Two Days in the Life of a B-24 Crew (2024)

Two Days in the Life of a B-24 Crew (1)

Try not to show it’s your first mission on a B-24. As the aircraft banks into a bomb run, .50-caliber waist guns jackhammer the air with bursts of defensive fire. The bomb bay doors growl open, and the fuselage is filled with hot wind and exhaust fumes. On one of the bombs, someone has scrawled a greeting to “Adolph.” A huge cross mark has been mowed into a hay field below and covered with hundreds of pounds of puff-producing white flour.

Welcome to World War II Bomber Crew Fantasy Camp. Don’t get stuck in the ball turret. Or call sergeants “sir.”

The camp is sponsored by the Collings Foundation, a group known for preserving and flying vintage aircraft, and the 2010 session drew 12 “cadets” willing to pay nearly $4,000 each to experience two days as B-24 airmen. On its Wings of Freedom tours, Collings offers glimpses of air combat with fly-alongs in its renowned warbird collection.
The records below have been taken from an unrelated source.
$ cat src/rtl/subkey_rf.sv
// subkey_rf: 2*NPAIR x 32 subkey storage, one pair written per cycle, combinational read.
module subkey_rf
   import key_sched_ctrl_pkg::*;
#(
   parameter int NPAIR = NPAIR_DEF,
   parameter int AW = AW_DEF
) (
   input  logic          clk,
   input  logic          we_i,
   input  logic [AW-2:0] wr_pair_i,
   input  word_t         wr_a_i,
   input  word_t         wr_b_i,
   input  logic [AW-1:0] rd_addr_i,
   output word_t         rd_data_o
);
   word_t mem_q [2*NPAIR];
   always_ff @(posedge clk)
      if (we_i) begin
         mem_q[{wr_pair_i, 1'b0}] <= wr_a_i;
         mem_q[{wr_pair_i, 1'b1}] <= wr_b_i;
      end
   // Extra bit keeps the bound correct when 2*NPAIR == 2**AW
   assign rd_data_o = ({1'b0, rd_addr_i} < (AW+1)'(2*NPAIR)) ? mem_q[rd_addr_i] : '0;
endmodule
Fantasy Camp, however, turns toe-dipping into total immersion.

“It’s a vision I’d had since grade school,” says Taigh Ramey, president of the nonprofit Stockton Field Aviation Museum in California. Ramey, who owns Vintage Aircraft, a company specializing in the restoration of warbirds and antique aircraft, provided radios for Collings’ fleet, then expanded into piloting the classic airplanes. Four years ago, he presented his idea to foundation executive director Rob Collings: “I said, ‘Hey Rob, could we, uh, drop bombs out of your planes and shoot the guns?’ Rob thought for a minute and said, ‘I don’t see why not.’ ”

There were a number of reasons why not. “You’re taking an historic airplane, restored to look authentic, and making it into an aircraft capable of doing everything it did in World War II—not just looking like it could,” says Collings. The period-faithful had to be made 21st century functional. Ramey and about 10 volunteers from the Stockton Field museum had to reactivate inoperative bomb racks and rewire gun turrets. To support .50-caliber machine guns that actually fired (rented from suppliers to Hollywood studios), they reinforced gun mounts.
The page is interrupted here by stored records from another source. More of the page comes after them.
--- config.mk ---
export PLATFORM = sky130hd
export DESIGN_NAME = serial_adder_seq_flat
export DESIGN_NICKNAME = d
export VERILOG_FILES = /design/src/rtl/serial_adder_seq_if.sv /design/src/rtl/serial_adder_seq.sv /design/src/flat_wrapper.sv
export SDC_FILE = /design/constraint.sdc
export NUM_CORES = 1
export LEC_CHECK = 0
export ABC_AREA = 1
export CAP_MARGIN = 20
export CORE_MARGIN = 4
export CORE_UTILIZATION = 30
export CTS_CLUSTER_DIAMETER = 150
export DETAILED_ROUTE_END_ITERATION = 16
export PLACE_DENSITY = 0.55
export SLEW_MARGIN = 20
export SYNTH_ARGS = -nofsm -noshare
export SYNTH_HDL_FRONTEND = slang
export SYNTH_SLANG_ARGS = --single-unit
--- constraint.sdc ---
create_clock -name clk -period 1.73 [get_ports clk]
set_input_delay 0.4325 -clock clk [delete_from_list [all_inputs] [get_ports clk]]
set_output_delay 0.4325 -clock clk [all_outputs]
set_load 0.02 [all_outputs]
--- src/rtl/serial_adder_seq_if.sv ---
// ---------------------------------------------------------------------------
// serial_adder_seq_if
// Request/result bundle for the serial adder sequencer.
//
// Handshake: the master raises `start` together with `a`, `b` and `cin`.
// The request is taken on the first rising edge where the sequencer is idle
// and `start` is high. While `busy` is high, further requests are ignored and
// are not queued. `done` pulses for exactly one cycle when `sum`/`cout` hold
// the finished result. Those values stay stable until the next accepted
// request reaches its LOAD cycle.
//
//   start  master->slave  request to begin an addition
//   a, b   master->slave  N-bit operands
//   cin    master->slave  carry-in
//   sum    slave->master  N-bit parallel sum
//   cout   slave->master  final carry-out
//   busy   slave->master  addition in progress (LOAD or SHIFT)
//   done   slave->master  one-cycle completion pulse
// ---------------------------------------------------------------------------
interface serial_adder_seq_if #(
    parameter int N = 8
);
    logic         start;
    logic [N-1:0] a;
    logic [N-1:0] b;
    logic         cin;
    logic [N-1:0] sum;
    logic         cout;
    logic         busy;
    logic         done;

    modport master (
        output start, a, b, cin,
        input  sum, cout, busy, done
    );

    modport slave (
        input  start, a, b, cin,
        output sum, cout, busy, done
    );
endinterface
Locating a target range appropriate for the cement bombs was also an issue. Luckily, Stockton Field museum vice president Ken Terpstra has friends with large, private ranches. One friend made his ranch available for the bombing runs; another for a gunnery range.
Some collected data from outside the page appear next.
### src/rtl/decoder_pkg.sv
// Shared decode types for the integer multiply/divide path.
package decoder_pkg;

  // Legacy multiplier-only encoding; md_op_t covers it and adds the divides.
  typedef enum logic [1:0] {
    MUL_LO    = 2'b00,
    MUL_HI_SS = 2'b01,
    MUL_HI_SU = 2'b10,
    MUL_HI_UU = 2'b11
  } mul_op_t;

  typedef enum logic [2:0] {
    MD_MUL    = 3'b000,
    MD_MULH   = 3'b001,
    MD_MULHSU = 3'b010,
    MD_MULHU  = 3'b011,
    MD_DIV    = 3'b100,
    MD_DIVU   = 3'b101,
    MD_REM    = 3'b110,
    MD_REMU   = 3'b111
  } md_op_t;

  typedef enum logic [1:0] {
    IDLE = 2'b00,
    CALC = 2'b01,
    DONE = 2'b10
  } md_state_t;

endpackage

### src/rtl/muldiv_step.sv
// One iteration of the iterative multiplier/divider: BITS_PER_CYCLE shift-add
// (LSB-first multiply) or restoring-subtract (MSB-first divide) steps.
module muldiv_step #(
  parameter int XLEN           = 32,
  parameter int BITS_PER_CYCLE = 1
) (
  input  logic            is_div,
  input  logic [XLEN-1:0] acc_i,
  input  logic [XLEN-1:0] lo_i,
  input  logic [XLEN-1:0] mcand,
  output logic [XLEN-1:0] acc_o,
  output logic [XLEN-1:0] lo_o
);

  logic [XLEN-1:0] acc, lo;
  logic [XLEN:0]   r, diff;

  always_comb begin
    acc  = acc_i;
    lo   = lo_i;
    r    = '0;
    diff = '0;
    for (int i = 0; i < BITS_PER_CYCLE; i++) begin
      if (is_div) begin
        // remainder stays below the divisor, so r < 2*divisor fits XLEN+1
        r    = {acc, lo[XLEN-1]};
        diff = r - {1'b0, mcand};
        lo   = {lo[XLEN-2:0], ~diff[XLEN]};
        acc  = diff[XLEN] ? r[XLEN-1:0] : diff[XLEN-1:0];
      end else begin
        r    = {1'b0, acc} + (lo[0] ? {1'b0, mcand} : '0);
        lo   = {r[0], lo[XLEN-1:1]};
        acc  = r[XLEN:1];
      end
    end
    acc_o = acc;
    lo_o  = lo;
  end

endmodule

### src/rtl/muldiv_unit.sv
// Iterative RISC-V M-extension multiply/divide unit. Operands are reduced to
// magnitudes at accept; the sign is restored once when the result is captured.
module muldiv_unit
  import decoder_pkg::*;
#(
  parameter int XLEN           = 32,
  parameter int BITS_PER_CYCLE = 1
) (
  input  logic            clk,
  input  logic            reset,
  input  logic            start,
  input  md_op_t          op,
  input  logic [XLEN-1:0] a,
  input  logic [XLEN-1:0] b,
  input  logic            abort,
  output logic            ready,
  output logic            valid,
  output logic [XLEN-1:0] result
);

  localparam int N  = XLEN / BITS_PER_CYCLE;
  localparam int CW = $clog2(N + 1);
  localparam logic [CW-1:0] LAST = CW'(N - 1);

  md_state_t       state, state_n;
  logic [CW-1:0]   cnt;
  md_op_t          op_q;
  logic            neg_q;
  logic [XLEN-1:0] acc, lo, mcand, acc_n, lo_n;
  logic            accept, bypass, last, div_zero, ovf, a_sgn, b_sgn, neg;
  logic [XLEN-1:0] a_mag, b_mag, bypass_res, final_res, prod_hi;

  muldiv_step #(.XLEN(XLEN), .BITS_PER_CYCLE(BITS_PER_CYCLE)) u_step (
    .is_div (op_q[2]),
    .acc_i  (acc),
    .lo_i   (lo),
    .mcand  (mcand),
    .acc_o  (acc_n),
    .lo_o   (lo_n)
  );

  always_comb begin
    a_sgn    = (op == MD_MULH || op == MD_MULHSU || op == MD_DIV || op == MD_REM) && a[XLEN-1];
    b_sgn    = (op == MD_MULH || op == MD_DIV || op == MD_REM) && b[XLEN-1];
    a_mag    = a_sgn ? -a : a;
    b_mag    = b_sgn ? -b : b;
    neg      = (op == MD_REM) ? a_sgn : (a_sgn ^ b_sgn);
    div_zero = op[2] && (b == '0);
    ovf      = (op == MD_DIV || op == MD_REM) && (a == {1'b1, {(XLEN-1){1'b0}}}) && (b == '1);
    bypass   = div_zero || ovf;
    if (div_zero) bypass_res = op[1] ? a : '1;
    else          bypass_res = op[1] ? '0 : a;
  end

  // Two's-complement negate of the 2*XLEN product, high half only.
  always_comb begin
    prod_hi = neg_q ? (~acc_n + XLEN'(lo_n == '0)) : acc_n;
    case (op_q)
      MD_MUL:                        final_res = lo_n;
      MD_MULH, MD_MULHSU, MD_MULHU:  final_res = prod_hi;
      MD_DIV, MD_DIVU:               final_res = neg_q ? -lo_n : lo_n;
      default:                       final_res = neg_q ? -acc_n : acc_n;
    endcase
  end

  always_comb begin
    state_n = state;
    ready   = (state != CALC);
    valid   = (state == DONE);
    accept  = start && ready && !abort;
    last    = (cnt == LAST);
    if (abort) state_n = IDLE;
    else begin
      case (state)
        IDLE, DONE: state_n = accept ? (bypass ? DONE : CALC) : IDLE;
        CALC:       if (last) state_n = DONE;
        default:    state_n = IDLE;
      endcase
    end
  end

  always_ff @(posedge clk) begin
    if (reset) state <= IDLE;
    else       state <= state_n;
  end

  always_ff @(posedge clk) begin
    if (reset) begin
      cnt    <= '0;
      op_q   <= MD_MUL;
      neg_q  <= 1'b0;
      acc    <= '0;
      lo     <= '0;
      mcand  <= '0;
      result <= '0;
    end else if (abort) begin
      cnt <= '0;
    end else if (accept) begin
      cnt   <= '0;
      op_q  <= op;
      neg_q <= neg;
      if (bypass) result <= bypass_res;
      else begin
        acc   <= '0;
        lo    <= op[2] ? a_mag : b_mag;
        mcand <= op[2] ? b_mag : a_mag;
      end
    end else if (state == CALC) begin
      acc <= acc_n;
      lo  <= lo_n;
      cnt <= last ? '0 : cnt + CW'(1);
      if (last) result <= final_res;
    end
  end

endmodule

### config.mk
export PLATFORM = sky130hd
export DESIGN_NAME = muldiv_unit
export DESIGN_NICKNAME = d
export VERILOG_FILES = /design/src/rtl/decoder_pkg.sv /design/src/rtl/muldiv_step.sv /design/src/rtl/muldiv_unit.sv
export SDC_FILE = /design/constraint.sdc
export NUM_CORES = 1
export LEC_CHECK = 0
export ABC_AREA = 0
export CAP_MARGIN = 20
export CORE_ASPECT_RATIO = 0.75
export CORE_MARGIN = 4
export CORE_UTILIZATION = 55
export CTS_CLUSTER_DIAMETER = 60
export DETAILED_ROUTE_END_ITERATION = 7
export GPL_TIMING_DRIVEN = 1
export PLACE_DENSITY = 0.75
export SLEW_MARGIN = 0
export SYNTH_ARGS = -nofsm -noshare
export SYNTH_HDL_FRONTEND = slang
export SYNTH_SLANG_ARGS = --single-unit
### constraint.sdc
create_clock -name clk -period 9.7 [get_ports clk]
set_clock_uncertainty 0.1 [all_clocks]
set_input_delay 1.455 -clock clk [delete_from_list [all_inputs] [get_ports clk]]
set_output_delay 1.455 -clock clk [all_outputs]
set_load 0.005 [all_outputs]
# After elaboration in Yosys (flattened, before gate mapping)

Index checks and enable logic that the tools add are counted.

Logic and storage cells: 100
Flip-flop bits (word level): 140
Output and inout port bits: 34
Bits of input ports: 71

Bitwise gates (word level): 5
Reductions and logical operators: 30
Mux-type cells: 31
Eq/ne operators: 18
Add/subtract/negate cells: 8

Operators by type and width:

| operator             | count |
|---|---|
| $mux 32              | 24 |
| $neg 32->32          | 4 |
| $pmux 32 s3          | 1 |
| $eq 32x32->1 const B | 2 |
| $logic_not 32->1     | 2 |
| $add 32x33->33       | 1 |
| $sub 33x32->33       | 1 |
| $add 32x1->32        | 1 |
| $not 32->32          | 1 |
| $eq 3x3->1 const B   | 4 |
| $eq 3x2->1 const B   | 3 |
| $logic_and 1x1->1    | 7 |
| $logic_or 1x1->1     | 7 |
| $add 6x1->6 const B  | 1 |
| $eq 3x1->1 const B   | 2 |
| $eq 6x5->1 const B   | 1 |
| $mux 2               | 3 |
| $mux 6               | 1 |
| $reduce_and 3->1     | 2 |
| $reduce_or 2->1      | 3 |
| $reduce_or 3->1      | 2 |
| $ne 2x1->1 const B   | 2 |
| $ne 2x2->1 const B   | 2 |
| $pmux 2 s2           | 1 |
| other kinds (11)     | 14 |

# Depth between registers and ports, before layout

Word-level depth: 10
Gate-level depth with buffers: 27
Gate-level depth less buffers: 26

# Modules after synthesis

From an unflattened synthesis, not the netlist that was laid out.

Cells, all modules: 2178
Area, all modules: 15676.3 um^2

Modules (own cells, without submodules):

| module      | sequential area each (um^2) | area an instance (um^2) | cells each | instances |
|---|---|---|---|---|
| muldiv_unit | 2802.7                      | 10980.5                 | 1497       | 1 |
| muldiv_step | 0.0                         | 4695.8                  | 681        | 1 |

# Worst setup path before layout

OpenSTA, ideal clock, no wires.

Kind: register to register
From: register lo[31]
To: register result[21]
Library setup time: 0.134 ns
Arrival: 5.281 ns
Required time: 9.466 ns
Clock period less this slack: 5.515 ns
Cell stages (with the launch flop): 28
Setup slack: 4.185 ns
Cell sequence: dfxtp_1 > inv_1 > ha_1 > inv_1 > fa_1 > a211oi_1 > o211ai_1 > and2_4 > o211a_4 > o211ai_4 > buf_12 > nor2_1 > a21oi_1 > ha_1 > o21ai_0 > nor2_1 > nand4_1 > or3_1 > nor3_1 > ha_1 > inv_1 > nor4_1 > a41o_1 > a41o_1 > xor2_1 > nor2_1 > o221ai_1 > a211oi_1

Cells in the longest elaborated chain, start to end: 10

Ends and longest elaborated chain:

| element                                         | RTL line                             | RTL |
|---|---|---|
| from (decl)                                     | muldiv_unit.sv:29                    | `logic [XLEN-1:0] acc, lo, mcand, acc_n, lo_n;` |
| from (signal assigned)                          | muldiv_unit.sv:105                   | `lo <= op[2] ? a_mag : b_mag;` |
| from (signal assigned)                          | muldiv_unit.sv:110                   | `lo <= lo_n;` |
| $sub 33x32->33                                  | muldiv_step.sv:27                    | `diff = r - {1'b0, mcand};` |
| $not 1->1 or $mux 32 (tied branches)            | muldiv_step.sv:28, muldiv_step.sv:29 |  |
| $mux 32                                         | muldiv_step.sv:24                    | `if (is_div) begin` |
| $logic_not 32->1 or $not 32->32 (tied branches) | muldiv_unit.sv:57                    | `prod_hi = neg_q ? (~acc_n + XLEN'(lo_n == '0)) : acc_n;` |
| $add 32x1->32                                   | muldiv_unit.sv:57                    |  |
| $mux 32                                         | muldiv_unit.sv:57                    |  |
| $pmux 32 s3 (*)                                 | muldiv_unit.sv:58                    | `case (op_q)` |
| $mux 32 (*)                                     | muldiv_unit.sv:112                   | `if (last) result <= final_res;` |
| $mux 32 (*)                                     | muldiv_unit.sv:108                   | `end else if (state == CALC) begin` |
| $mux 32 (*)                                     | muldiv_unit.sv:98                    | `end else if (accept) begin` |
| to (signal assigned)                            | muldiv_unit.sv:102                   | `if (bypass) result <= bypass_res;` |
| to (signal assigned)                            | muldiv_unit.sv:112                   |  |
| to (decl)                                       | muldiv_unit.sv:18                    | `output logic [XLEN-1:0] result` |

Mark *: on every way between the ends. The rest lies on a longest branch, timed or not. The select of a mux whose other input is x is not followed.
A chain may end at the register's enable or synchronous reset.

# Worst setup path in the final report

Ends and elaborated chain as after synthesis.

==> metrics.yaml <==
status: "completed"
clk_pin_slew_ns: 0.07
tightest_slew_ns: 1.10
relSlewSlack_pct: 25.1
antenna_found_initial: 3
grt_setup_unrepaired: "false"
wl_per_cell_um: 25.4
antenna_cells: 0
synthCells: 2341
crit_arrival_ns: 7.18
grt_usage_pct: 40.1
port_buffers: 104
cp_max_fo: 6
period_needed_ns: 6.99
final_cells: 2739
ir_worst_vdd_mv: 0.113
synth_top_family_by_area: "compound AO/OA/AOI/OAI gates"
cts_buffer_depth: 2
ant_nets: 0
core_area_sq_um: 29300
grt_overflow: 0
cts_tree: "built"
drive_gt1_share_pct: 6.60
final_nets: 2480
drtIter0Drc: 2475
hold_viol: 0
rows: 54
final.setup.tns_ns: 0
synth_edf_count: 0
use_met2_pct: 53.1
crit_type: "register to register"
io_pins: 105
ys_seq_area_share_pct: 17.0
synthMuxAreaShare_pct: 4.90
p_per_area_nw_per_um2: 113
ys_warn_count: 0
grt_pass1_vias: 16500
cts-root-buf: "clkbuf_16"
grtUsageMet1_pct: 56.2
async_reset_ff_share_pct: 0
clock-sinks: 140
post-place-cells: 2705
cts_hold_buf: 0
p_leak_nw: 6.79
ys_seq_elements: 140
max_freq_mhz: 143
clkLatencyLatePin_ns: 0.46
dieArea_sq_um: 32900
route.detailed.drc: 0
synth_adder_area_share_pct: 6.72
place.gp.congestion: 1.04
grt_pass1_wl_mm: 102
vias: 18700
finalCritPeriodShare_pct: 72.1
cts.repair.resized: 0
grt_max_degree: 88
required_ns: 9.89
cts_setup_buffers: 0
maxCapViolations: 0
hp-class: "register to register"
avgSynthCellArea_sq_um: 7.06
maxSlewViolCount: 0
synth_xor_xnor_area_share_pct: 10.3
worstSetupStartpointType: "register"
syn_area_sq_um: 16500
initial_core_util_pct: 56.4
fp.dieH_um: 158
routed_wl_mm: 69.5
h-tree-depth: 4
busiest_layer: "met1"
use_met3_pct: 17.3
synthSimpleGateAreaFrac_pct: 24.3
numCtsBuffers: 17
area_delta_synth_final_pct: 10.5
drtPass1Iterations: 6
synthDistinctLibCells: 108
synth.net_count: 2486
hpwl_mm: 53.4
critical_path.endpoint_type: "register"
dominantRegCellSynth: "dfxtp_1"
viasPerCell: 6.84
setup_viol: 0
fp.dieW_um: 208
synth_compound_area_share_pct: 30.9
-- stage by stage --
stage | utilization (%) | hold WS (ns) | setup slack [ns] | total power, mW | area [sq um]
global placement | 60.1 | 0.349 | 3.31 | 1.31 | 17600
global route | 62.3 | 0.387 | 2.48 | 2.13 | 18300
finish | 62.3 | 0.360 | 2.71 | 2.06 | 18300
detailed placement | 60.1 | 0.356 | 3.04 | 1.32 | 17600
CTS | 62.2 | 0.365 | 3.03 | 2.03 | 18200
floorplan | - | 0.340 | 4.19 | 1.10 | 16500
-- synthesized netlist by cell type (23+ instances only) --
cell type,instances,area [sq um]
nand2_1,268,1010
nor2_1,260,976
a21oi_1,199,996
dfxtp_1,140,2800
o21ai_0,128,641
clkbuf_1,115,432
xnor2_1,111,972
nor3_1,85,425
xor2_1,83,727
inv_1,77,289
ha_1,72,901
o211ai_1,70,526
mux2i_1,65,651
a211oi_1,45,338
and2_1,44,275
nand3_1,44,220
o31ai_1,31,233
nand4_1,29,181
a22oi_1,28,210
a21o_1,23,173
-- flip-flops by register name (all words and copies together) (netlist names) --
register  flops
result       32
state         2
op_q          3
acc          32
neg_q         1
lo           32
cnt           6
mcand        32
-- metal layers --
| layer | vias up | part of all wire [%] |
|---|---|---|
| met2 | 1250 | 38 |
| li1 | 8531 | - |
| met3 | 184 | 15 |
| met4 | 4 | 4.7 |
| met5 | - | 0.039 |
| met1 | 8766 | 42 |
-- power breakdown --
part / leakage, nW / total, mW / internal (mW) / switching, mW
Combinational: 5.34 / 0.713 / 0.246 / 0.467
Clock: 0.307 / 0.715 / 0.430 / 0.285
Sequential: 1.14 / 0.631 / 0.597 / 0.0344
Total: 6.79 / 2.06 / 1.27 / 0.786
-- worst paths after layout --
| kind | to | slack (ns) | cells past startpoint | start |
|---|---|---|---|---|
| min | mcand[23] | 0.36 | 2 | mcand[23] |
| max | result[21] | 2.71 | 26 | lo[31] |
| min reg2reg | mcand[23] | 0.36 | 2 | mcand[23] |
| max reg2reg | result[21] | 2.71 | 26 | lo[31] |
-- cells by family (layout without fill, tap and decap cells) --
logic type                 Yosys count  in the layout
and+or+nand+nor                    854            854
AOI/OAI and AO/OA                  743            743
buffers and inverters              240            246
xor gates and xnor gates           194            194
DFF                                140            140
adders and majority gates           91             91
muxes                               79             79
-- critical path: stages, from the launching register on --
cell,delay [ns]
dfxtp_1,0.35
inv_1,0.09
ha_1,0.18
inv_1,0.06
fa_1,0.42
a211oi_1,0.32
o211ai_1,0.22
and2_4,0.22
o211a_4,0.27
o211ai_4,0.19
nor2_1,0.15
a21oi_1,0.37
ha_1,0.25
o21ai_0,0.26
nor2_1,0.34
nand4_1,0.20
or3_1,0.54
nor3_1,0.46
ha_1,0.26
inv_1,0.08
nor4_1,0.30
a41o_1,0.42
a41o_1,0.25
xor2_1,0.15
nor2_1,0.05
o221ai_1,0.23
a211oi_1,0.10
-- area by class of cell --
cell class	count	area, sq um
Multi-Input combinational cell	1961	12800
Fill cell	2731	11100
Sequential cell	140	2810
Timing Repair Buffer	136	1270
Tap cell	392	490
Clock buffer	20	478
Inverter	79	297
Clock inverter	11	140
-- placed cells by master (no fill, tap or decap), types with 15 or more instances in the layout --
| cell | Yosys | layout |
|---|---|---|
| a21oi_1 | 199 | 199 |
| clkbuf_16 | 0 | 18 |
| buf_4 | 3 | 31 |
| o21ai_1 | 16 | 16 |
| a211oi_1 | 45 | 45 |
| mux2i_1 | 65 | 65 |
| nor3_1 | 85 | 84 |
| dfxtp_1 | 140 | 138 |
| o21ai_0 | 128 | 128 |
| o31ai_1 | 31 | 31 |
| o22ai_1 | 15 | 15 |
| xnor2_1 | 111 | 111 |
| xor2_1 | 83 | 83 |
| nor2b_1 | 17 | 17 |
| nor4_1 | 20 | 20 |
| a31oi_1 | 22 | 22 |
| nand3_1 | 44 | 44 |
| ha_1 | 72 | 72 |
| clkdlybuf4s50_1 | 0 | 102 |
| inv_1 | 77 | 77 |
| a22oi_1 | 28 | 28 |
| o211ai_1 | 70 | 70 |
| a21o_1 | 23 | 23 |
| nor2_1 | 260 | 256 |
| maj3_1 | 17 | 17 |
| nand2_1 | 268 | 268 |
| and2_1 | 44 | 44 |
| nand4_1 | 29 | 29 |
Power figures use the tool's default switching activity.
Paying participants started booking in 2009, and, despite the moribund economy, last year’s camp had one more camper than the 2009 session.

DAY ONE, 7 A.M. In the lobby of a Holiday Inn, a pair of uniformed U.S. Army Air Forces non-coms—1940s-correct down to glasses and wristwatches—bark out a roster of names. Guests at the continental breakfast bar gape as the olive-drab cadre boards a bus bound for the training school at Stockton Army Air Field (better known as Stockton Metropolitan Airport).

Brothers Chris and Craig Connor from Long Island, New York, are on the bus. Craig is a U.S. Air National Guard flight engineer on Lockheed C-130s. Both brothers are hardcore World War II buffs and collectors. “To experience even a minuscule cross-section of what bomber crews endured during the war is going to be incredible,” Craig tells me. “That’s why we’re here.”

In the shadow of the Stockton control tower, Ramey and the volunteers have transformed the Stockton Field museum’s 1970s prefab hangar into a World War II barracks. Bunks and footlockers line one wall. Belts of .50-caliber ammo overflow stenciled wood crates. A lounging re-enactor reads circa-1940s magazines. On the walls are posted orders in the jittery font of manual typewriters, and the mock mail from home bears three-cent victory stamps.

Out in the parking lot, the vibe is decidedly pre-New Army. “Get this through your thick skulls,” roars a sweating sergeant named Murphy at campers standing at attention (sort of). “See these stripes? I actually work for a living. I am not a ‘sir.’ ”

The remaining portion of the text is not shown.